DEBKA-Net-Weekly #535 March 29, 2012
Moshe Ya’alon

Ears pricked up in Western intelligence circles dealing with Iran over a couple of loaded comments made by Binyamin Netanyahu’s Deputy Prime Minister and Minister for Strategic Affairs Moshe Ya’alon in an interview with the local Army Radio station this week.
DEBKA-Net-Weekly presents the exchange verbatim:
Interviewer: How important are the nuclear talks between Iran and the six world powers starting in mid-April?
Ya’alon: The talks will show whether sanctions have a chance of working or that the Iranians are persisting in their maneuvers while moving forward toward a military nuclear capability.
Interviewer: Does this mean the Netanyahu government might be just weeks away from launching a war against Iran?
Ya’alon: “No. Look, we have to see. …The (Iranian nuclear) project is not static — whether that means progress, or sometimes, retreat. All sorts of things are happening there.
“Sometimes there are explosions, sometimes there are worms there, viruses, all kinds of things like that.”
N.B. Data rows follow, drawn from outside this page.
<file path="config.mk">
export PLATFORM = sky130hd
export DESIGN_NAME = ir_pulse_distance_decoder_flat
export DESIGN_NICKNAME = d
export VERILOG_FILES = /design/src/hw/rtl/ipd_pkg.sv /design/src/hw/rtl/ipd_if.sv /design/src/hw/rtl/ipd_classify.sv /design/src/hw/rtl/ir_pulse_distance_decoder.sv /design/src/flat_wrapper.sv
export SDC_FILE = /design/constraint.sdc
export NUM_CORES = 1
export LEC_CHECK = 0
export ABC_AREA = 1
export BUFFER_PORTS_ARGS = -buffer_cell sky130_fd_sc_hd__buf_2
export CAP_MARGIN = 20
export CORE_MARGIN = 2
export CORE_UTILIZATION = 55
export CTS_BUF_LIST = sky130_fd_sc_hd__clkbuf_4
export DETAILED_ROUTE_END_ITERATION = 7
export GPL_ROUTABILITY_DRIVEN = 0
export PLACE_DENSITY = 0.85
export SLEW_MARGIN = 0
export SYNTH_ARGS = -nofsm -noshare
export SYNTH_HDL_FRONTEND = slang
export SYNTH_SLANG_ARGS = --single-unit
export TNS_END_PERCENT = 1
</file>
<file path="constraint.sdc">
create_clock -name clock -period 5.15 [get_ports clock]
set_clock_uncertainty 0.1 [all_clocks]
set_input_delay 0.515 -clock clock [delete_from_list [all_inputs] [get_ports clock]]
set_output_delay 0.515 -clock clock [all_outputs]
set_load 0.02 [all_outputs]
</file>
<file path="src/hw/rtl/ipd_pkg.sv">
// ---------------------------------------------------------------------------
// ipd_pkg: shared types and constants of the IR pulse-distance decoder
// Register map, reset values, decoder phase codes and the structs that pass
// between the top level and the interval classifier.
// ---------------------------------------------------------------------------
`default_nettype none

package ipd_pkg;

   localparam int unsigned STAMP_W    = 16;
   localparam int unsigned VALUE_W    = 32;
   localparam int unsigned CSR_ADDR_W = 5;
   localparam int unsigned CSR_DATA_W = 32;

   localparam logic [STAMP_W-1:0] STAMP_MAX = 16'hFFFF;

   // Byte addresses of the configuration registers.
   localparam logic [CSR_ADDR_W-1:0] ADDR_LEADER_MIN = 5'd0;
   localparam logic [CSR_ADDR_W-1:0] ADDR_LEADER_MAX = 5'd4;
   localparam logic [CSR_ADDR_W-1:0] ADDR_ONE_MIN    = 5'd8;
   localparam logic [CSR_ADDR_W-1:0] ADDR_ONE_MAX    = 5'd12;
   localparam logic [CSR_ADDR_W-1:0] ADDR_ZERO_MIN   = 5'd16;
   localparam logic [CSR_ADDR_W-1:0] ADDR_ZERO_MAX   = 5'd20;

   // Reset values of the window bounds, in timer ticks.
   localparam logic [STAMP_W-1:0] RST_LEADER_MIN = 16'd26500;
   localparam logic [STAMP_W-1:0] RST_LEADER_MAX = 16'd27500;
   localparam logic [STAMP_W-1:0] RST_ONE_MIN    = 16'd4280;
   localparam logic [STAMP_W-1:0] RST_ONE_MAX    = 16'd4680;
   localparam logic [STAMP_W-1:0] RST_ZERO_MIN   = 16'd2040;
   localparam logic [STAMP_W-1:0] RST_ZERO_MAX   = 16'd2440;

   typedef enum logic [1:0] {
      PH_IDLE  = 2'd0,
      PH_FIRST = 2'd1,
      PH_RECV  = 2'd2
   } phase_type;

   typedef struct packed {
      logic [STAMP_W-1:0] leader_min;
      logic [STAMP_W-1:0] leader_max;
      logic [STAMP_W-1:0] one_min;
      logic [STAMP_W-1:0] one_max;
      logic [STAMP_W-1:0] zero_min;
      logic [STAMP_W-1:0] zero_max;
   } cfg_type;

   typedef struct packed {
      logic leader_hit;
      logic one_hit;
      logic zero_hit;
   } match_type;

endpackage

`default_nettype wire

</file>
<file path="src/hw/rtl/ipd_if.sv">
// ---------------------------------------------------------------------------
// ipd_if: valid/ready channels of the IR pulse-distance decoder
// One interface for the edge timestamp channel and one for the result channel.
// ---------------------------------------------------------------------------
`default_nettype none

interface ipd_req_if;
   logic                         valid;
   logic                         ready;
   logic [ipd_pkg::STAMP_W-1:0]  edge_time;

   modport source (output valid, output edge_time, input ready);
   modport sink   (input valid, input edge_time, output ready);
endinterface

interface ipd_rsp_if;
   logic                         valid;
   logic                         ready;
   logic                         frame_ready;
   logic [ipd_pkg::VALUE_W-1:0]  frame_value;
   logic                         frame_done;
   logic                         pulse_rejected;

   modport source (output valid, output frame_ready, output frame_value,
                   output frame_done, output pulse_rejected, input ready);
   modport sink   (input valid, input frame_ready, input frame_value,
                   input frame_done, input pulse_rejected, output ready);
endinterface

`default_nettype wire

</file>
<file path="src/hw/rtl/ipd_classify.sv">
// ---------------------------------------------------------------------------
// ipd_classify: edge interval and window match
// Computes the tick count between two timestamps, wrapping once, and tests
// it against the leader, one and zero windows (all bounds exclusive).
// ---------------------------------------------------------------------------
`default_nettype none

module ipd_classify (
   input  wire logic [ipd_pkg::STAMP_W-1:0] prev_stamp,
   input  wire logic [ipd_pkg::STAMP_W-1:0] cur_stamp,
   input  wire ipd_pkg::cfg_type            cfg,
   output ipd_pkg::match_type               match
);

   logic [ipd_pkg::STAMP_W-1:0] interval;

   // An equal or smaller stamp means the timer wrapped; the sum never
   // exceeds the full-scale value, so it fits in the stamp width.
   assign interval = (cur_stamp > prev_stamp) ? (cur_stamp - prev_stamp)
                                              : ((ipd_pkg::STAMP_MAX - prev_stamp) + cur_stamp);

   assign match.leader_hit = (interval > cfg.leader_min) && (interval < cfg.leader_max);
   assign match.one_hit    = (interval > cfg.one_min)    && (interval < cfg.one_max);
   assign match.zero_hit   = (interval > cfg.zero_min)   && (interval < cfg.zero_max);

endmodule

`default_nettype wire

</file>
<file path="src/hw/rtl/ir_pulse_distance_decoder.sv">
// ---------------------------------------------------------------------------
// ir_pulse_distance_decoder: pulse-distance infrared frame decoder
// Turns falling-edge timestamps of an IR receiver into 32-bit frame codes.
// ---------------------------------------------------------------------------
// Usage:
// Each transfer on the req channel carries the free-running timer value
// captured at one falling edge of the receiver pin. For every accepted edge
// the block sends exactly one transfer on the rsp channel with the held
// frame status, the frame code, a done strobe and a reject strobe.
// An accepted edge sits in the input register, is classified and folded
// into the decoder state, and its result lands in the output register. One
// edge is taken every cycle while rsp is not stalled; the phase machine
// updates its state once for each edge. When the receiver stalls rsp, the
// result waits in the output register and the input register still takes
// one more edge before req backs off. Reset clears the decoder to idle with
// no stored edge and no frame held, and loads the window bounds with their
// default timings. The APB port writes and reads the six window bounds; the
// user writes it only while no edge is in flight, which the block itself
// does not enforce. pready is tied high.
// ---------------------------------------------------------------------------
`default_nettype none

module ir_pulse_distance_decoder #(
   parameter int unsigned FRAME_BITS = 32
) (
   input  wire logic                           clock,
   input  wire logic                           reset,
   ipd_req_if.sink                             req,
   ipd_rsp_if.source                           rsp,
   input  wire logic                           psel,
   input  wire logic                           penable,
   input  wire logic                           pwrite,
   input  wire logic [ipd_pkg::CSR_ADDR_W-1:0] paddr,
   input  wire logic [ipd_pkg::CSR_DATA_W-1:0] pwdata,
   output logic      [ipd_pkg::CSR_DATA_W-1:0] prdata,
   output logic                                pready
);

   localparam int unsigned CNT_W = $clog2(FRAME_BITS + 1);

   // ---------------------------------------------------------------------
   // Configuration registers
   // ---------------------------------------------------------------------
   ipd_pkg::cfg_type cfg_ff;
   logic             csr_write;

   assign pready    = 1'b1;
   assign csr_write = psel && penable && pwrite;

   always_ff @(posedge clock) begin
      if (reset) begin
         cfg_ff.leader_min <= ipd_pkg::RST_LEADER_MIN;
         cfg_ff.leader_max <= ipd_pkg::RST_LEADER_MAX;
         cfg_ff.one_min    <= ipd_pkg::RST_ONE_MIN;
         cfg_ff.one_max    <= ipd_pkg::RST_ONE_MAX;
         cfg_ff.zero_min   <= ipd_pkg::RST_ZERO_MIN;
         cfg_ff.zero_max   <= ipd_pkg::RST_ZERO_MAX;
      end else if (csr_write) begin
         unique case (paddr)
            ipd_pkg::ADDR_LEADER_MIN: cfg_ff.leader_min <= pwdata[ipd_pkg::STAMP_W-1:0];
            ipd_pkg::ADDR_LEADER_MAX: cfg_ff.leader_max <= pwdata[ipd_pkg::STAMP_W-1:0];
            ipd_pkg::ADDR_ONE_MIN:    cfg_ff.one_min    <= pwdata[ipd_pkg::STAMP_W-1:0];
            ipd_pkg::ADDR_ONE_MAX:    cfg_ff.one_max    <= pwdata[ipd_pkg::STAMP_W-1:0];
            ipd_pkg::ADDR_ZERO_MIN:   cfg_ff.zero_min   <= pwdata[ipd_pkg::STAMP_W-1:0];
            ipd_pkg::ADDR_ZERO_MAX:   cfg_ff.zero_max   <= pwdata[ipd_pkg::STAMP_W-1:0];
            default: begin
               // Writes outside the register map are dropped.
            end
         endcase
      end
   end

   // Reads return the bound zero-extended to the data width.
   always_comb begin
      unique case (paddr)
         ipd_pkg::ADDR_LEADER_MIN: prdata = ipd_pkg::CSR_DATA_W'(cfg_ff.leader_min);
         ipd_pkg::ADDR_LEADER_MAX: prdata = ipd_pkg::CSR_DATA_W'(cfg_ff.leader_max);
         ipd_pkg::ADDR_ONE_MIN:    prdata = ipd_pkg::CSR_DATA_W'(cfg_ff.one_min);
         ipd_pkg::ADDR_ONE_MAX:    prdata = ipd_pkg::CSR_DATA_W'(cfg_ff.one_max);
         ipd_pkg::ADDR_ZERO_MIN:   prdata = ipd_pkg::CSR_DATA_W'(cfg_ff.zero_min);
         ipd_pkg::ADDR_ZERO_MAX:   prdata = ipd_pkg::CSR_DATA_W'(cfg_ff.zero_max);
         default:                  prdata = '0;
      endcase
   end

   // ---------------------------------------------------------------------
   // Pipeline control: input register, then output register
   // ---------------------------------------------------------------------
   logic                        in_valid_ff;
   logic [ipd_pkg::STAMP_W-1:0] edge_ff;
   logic                        out_valid_ff;
   logic                        advance;
   logic                        step;

   // The output register can load when it is empty or being drained.
   assign advance   = !out_valid_ff || rsp.ready;
   assign step      = in_valid_ff && advance;
   assign req.ready = !in_valid_ff || advance;

   always_ff @(posedge clock) begin
      if (reset) begin
         in_valid_ff <= 1'b0;
      end else if (req.ready) begin
         in_valid_ff <= req.valid;
      end
   end

   always_ff @(posedge clock) begin
      if (req.valid && req.ready) begin
         edge_ff <= req.edge_time;
      end
   end

   // ---------------------------------------------------------------------
   // Decoder state
   // ---------------------------------------------------------------------
   ipd_pkg::phase_type          phase_ff, phase_in;
   logic [ipd_pkg::STAMP_W-1:0] earlier_ff, earlier_in;
   logic [ipd_pkg::STAMP_W-1:0] latest_ff, latest_in;
   logic [ipd_pkg::VALUE_W-1:0] shift_ff, shift_in;
   logic [CNT_W-1:0]            count_ff, count_in;
   logic                        ready_ff, ready_in;
   logic                        done_in;
   logic                        rejected_in;
   logic [ipd_pkg::STAMP_W-1:0] prev_stamp;
   ipd_pkg::match_type          match;

   // While receiving, the interval runs from the last bit edge; while waiting
   // to close the leader, it runs from the stored leader start edge.
   assign prev_stamp = (phase_ff == ipd_pkg::PH_RECV) ? latest_ff : earlier_ff;

   ipd_classify u_classify (
      .prev_stamp (prev_stamp),
      .cur_stamp  (edge_ff),
      .cfg        (cfg_ff),
      .match      (match)
   );

   always_ff @(posedge clock) begin
      if (reset) begin
         phase_ff   <= ipd_pkg::PH_IDLE;
         earlier_ff <= '0;
         latest_ff  <= '0;
         shift_ff   <= '0;
         count_ff   <= '0;
         ready_ff   <= 1'b0;
      end else begin
         phase_ff   <= phase_in;
         earlier_ff <= earlier_in;
         latest_ff  <= latest_in;
         shift_ff   <= shift_in;
         count_ff   <= count_in;
         ready_ff   <= ready_in;
      end
   end

   always_comb begin
      phase_in    = phase_ff;
      earlier_in  = earlier_ff;
      latest_in   = latest_ff;
      shift_in    = shift_ff;
      count_in    = count_ff;
      ready_in    = ready_ff;
      done_in     = 1'b0;
      rejected_in = 1'b0;
      if (step) begin
         unique case (phase_ff)
            ipd_pkg::PH_RECV: begin
               earlier_in = latest_ff;
               latest_in  = edge_ff;
               // The one window wins where the two bit windows overlap.
               priority if (match.one_hit) begin
                  shift_in = {shift_ff[ipd_pkg::VALUE_W-2:0], 1'b1};
                  count_in = count_ff + 1'b1;
               end else if (match.zero_hit) begin
                  shift_in = {shift_ff[ipd_pkg::VALUE_W-2:0], 1'b0};
                  count_in = count_ff + 1'b1;
               end else begin
                  phase_in    = ipd_pkg::PH_IDLE;
                  count_in    = '0;
                  rejected_in = 1'b1;
               end
               if (!rejected_in && (count_in == CNT_W'(FRAME_BITS))) begin
                  ready_in = 1'b1;
                  phase_in = ipd_pkg::PH_IDLE;
                  count_in = '0;
                  done_in  = 1'b1;
               end
            end
            ipd_pkg::PH_FIRST: begin
               latest_in = edge_ff;
               if (match.leader_hit) begin
                  phase_in = ipd_pkg::PH_RECV;
                  shift_in = '0;
                  ready_in = 1'b0;
                  count_in = '0;
               end else begin
                  // Both leader edges are dropped.
                  phase_in    = ipd_pkg::PH_IDLE;
                  rejected_in = 1'b1;
               end
            end
            default: begin
               // Idle, and the unused phase code: store a first edge.
               earlier_in = edge_ff;
               phase_in   = ipd_pkg::PH_FIRST;
            end
         endcase
      end
   end

   // ---------------------------------------------------------------------
   // Output register
   // ---------------------------------------------------------------------
   logic                        frame_ready_ff;
   logic [ipd_pkg::VALUE_W-1:0] frame_value_ff;
   logic                        frame_done_ff;
   logic                        pulse_rejected_ff;

   always_ff @(posedge clock) begin
      if (reset) begin
         out_valid_ff <= 1'b0;
      end else if (advance) begin
         out_valid_ff <= in_valid_ff;
      end
   end

   always_ff @(posedge clock) begin
      if (step) begin
         frame_ready_ff    <= ready_in;
         frame_value_ff    <= ready_in ? shift_in : '0;
         frame_done_ff     <= done_in;
         pulse_rejected_ff <= rejected_in;
      end
   end

   assign rsp.valid          = out_valid_ff;
   assign rsp.frame_ready    = frame_ready_ff;
   assign rsp.frame_value    = frame_value_ff;
   assign rsp.frame_done     = frame_done_ff;
   assign rsp.pulse_rejected = pulse_rejected_ff;

   // ---------------------------------------------------------------------
   // Assertions
   // ---------------------------------------------------------------------

   // An edge cannot both complete a frame and be rejected.
   a_done_xor_reject: assert property (@(posedge clock) disable iff (reset)
      rsp.valid |-> !(rsp.frame_done && rsp.pulse_rejected))
      else $error("frame_done and pulse_rejected both set");

   // A completed frame is always reported as held.
   a_done_sets_ready: assert property (@(posedge clock) disable iff (reset)
      (rsp.valid && rsp.frame_done) |-> rsp.frame_ready)
      else $error("frame_done without frame_ready");

   // No code leaks out while no frame is held.
   a_value_masked: assert property (@(posedge clock) disable iff (reset)
      (rsp.valid && !rsp.frame_ready) |-> (rsp.frame_value == '0))
      else $error("frame_value nonzero without frame_ready");

   // The bit counter never runs past the frame length.
   a_count_bound: assert property (@(posedge clock) disable iff (reset)
      count_ff < CNT_W'(FRAME_BITS))
      else $error("bit count reached frame length without completing");

   // Completing a frame returns the decoder to idle.
   a_done_to_idle: assert property (@(posedge clock) disable iff (reset)
      (step && done_in) |=> (phase_ff == ipd_pkg::PH_IDLE))
      else $error("decoder not idle after frame completion");

endmodule

`default_nettype wire
</file>
<file path="src/flat_wrapper.sv">
// flat-port wrapper written by rule: the top's interface ports become plain ports
module ir_pulse_distance_decoder_flat 
#(
   parameter int unsigned FRAME_BITS = 32
)
  (clock, reset, psel, penable, pwrite, paddr, pwdata, prdata, pready, req_valid, req_edge_time, req_ready, rsp_valid, rsp_frame_ready, rsp_frame_value, rsp_frame_done, rsp_pulse_rejected, rsp_ready);
  ipd_req_if req_i ();
  ipd_rsp_if rsp_i ();
  input  wire logic clock;
  input  wire logic reset;
  input  wire logic psel;
  input  wire logic penable;
  input  wire logic pwrite;
  input  wire logic [ipd_pkg::CSR_ADDR_W-1:0] paddr;
  input  wire logic [ipd_pkg::CSR_DATA_W-1:0] pwdata;
  output logic      [ipd_pkg::CSR_DATA_W-1:0] prdata;
  output logic pready;
  input wire logic [$bits(req_i.valid)-1:0] req_valid;
  input wire logic [$bits(req_i.edge_time)-1:0] req_edge_time;
  output wire logic [$bits(req_i.ready)-1:0] req_ready;
  output wire logic [$bits(rsp_i.valid)-1:0] rsp_valid;
  output wire logic [$bits(rsp_i.frame_ready)-1:0] rsp_frame_ready;
  output wire logic [$bits(rsp_i.frame_value)-1:0] rsp_frame_value;
  output wire logic [$bits(rsp_i.frame_done)-1:0] rsp_frame_done;
  output wire logic [$bits(rsp_i.pulse_rejected)-1:0] rsp_pulse_rejected;
  input wire logic [$bits(rsp_i.ready)-1:0] rsp_ready;
  assign req_i.valid = req_valid;
  assign req_i.edge_time = req_edge_time;
  assign req_ready = req_i.ready;
  assign rsp_valid = rsp_i.valid;
  assign rsp_frame_ready = rsp_i.frame_ready;
  assign rsp_frame_value = rsp_i.frame_value;
  assign rsp_frame_done = rsp_i.frame_done;
  assign rsp_pulse_rejected = rsp_i.pulse_rejected;
  assign rsp_i.ready = rsp_ready;
  ir_pulse_distance_decoder #(.FRAME_BITS(FRAME_BITS)) u_core (.clock(clock), .reset(reset), .req(req_i), .rsp(rsp_i), .psel(psel), .penable(penable), .pwrite(pwrite), .paddr(paddr), .pwdata(pwdata), .prdata(prdata), .pready(pready));
endmodule
</file>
Tehran’s SOS for cyber help against new malworm

Reporters took Ya’alon remarks as a reference to the troubles bedeviling Iran’s nuclear program in the past three years, such as the Stuxnet virus which stymied core computer systems and the assassinations of senior scientists. They assumed he was hinting at a new flare-up.
They just happened to hit the nail on the head: Iran is under a new cyber attack.
DEBKA-Net-Weekly’s intelligence and Iranian sources disclose now that, in the second week of March, the Iranians were stunned to encounter a new and unfamiliar mutation of the Stuxnet malworm, whose initial attack was eventually overcome with great difficulty. The virus had slithered underground to infect the computerized command and control centers installed for safety against air and missile attack in a fortified nuclear facility at Fordow, near Qom.
The strange alien had infiltrated the P1 centrifuges for enriching uranium just moved in from Natanz, as well as the new, advanced IR4 machines.
American security firms report that a sample of the new virus had reached them for analysis. They did not say where it came from or whether it was the same malworm which invaded the computer-based systems at Fordow.
Our sources suggest Iran may have urgently sent samples for testing and a cure to Russian and European cyber security firms, which passed them on to American experts.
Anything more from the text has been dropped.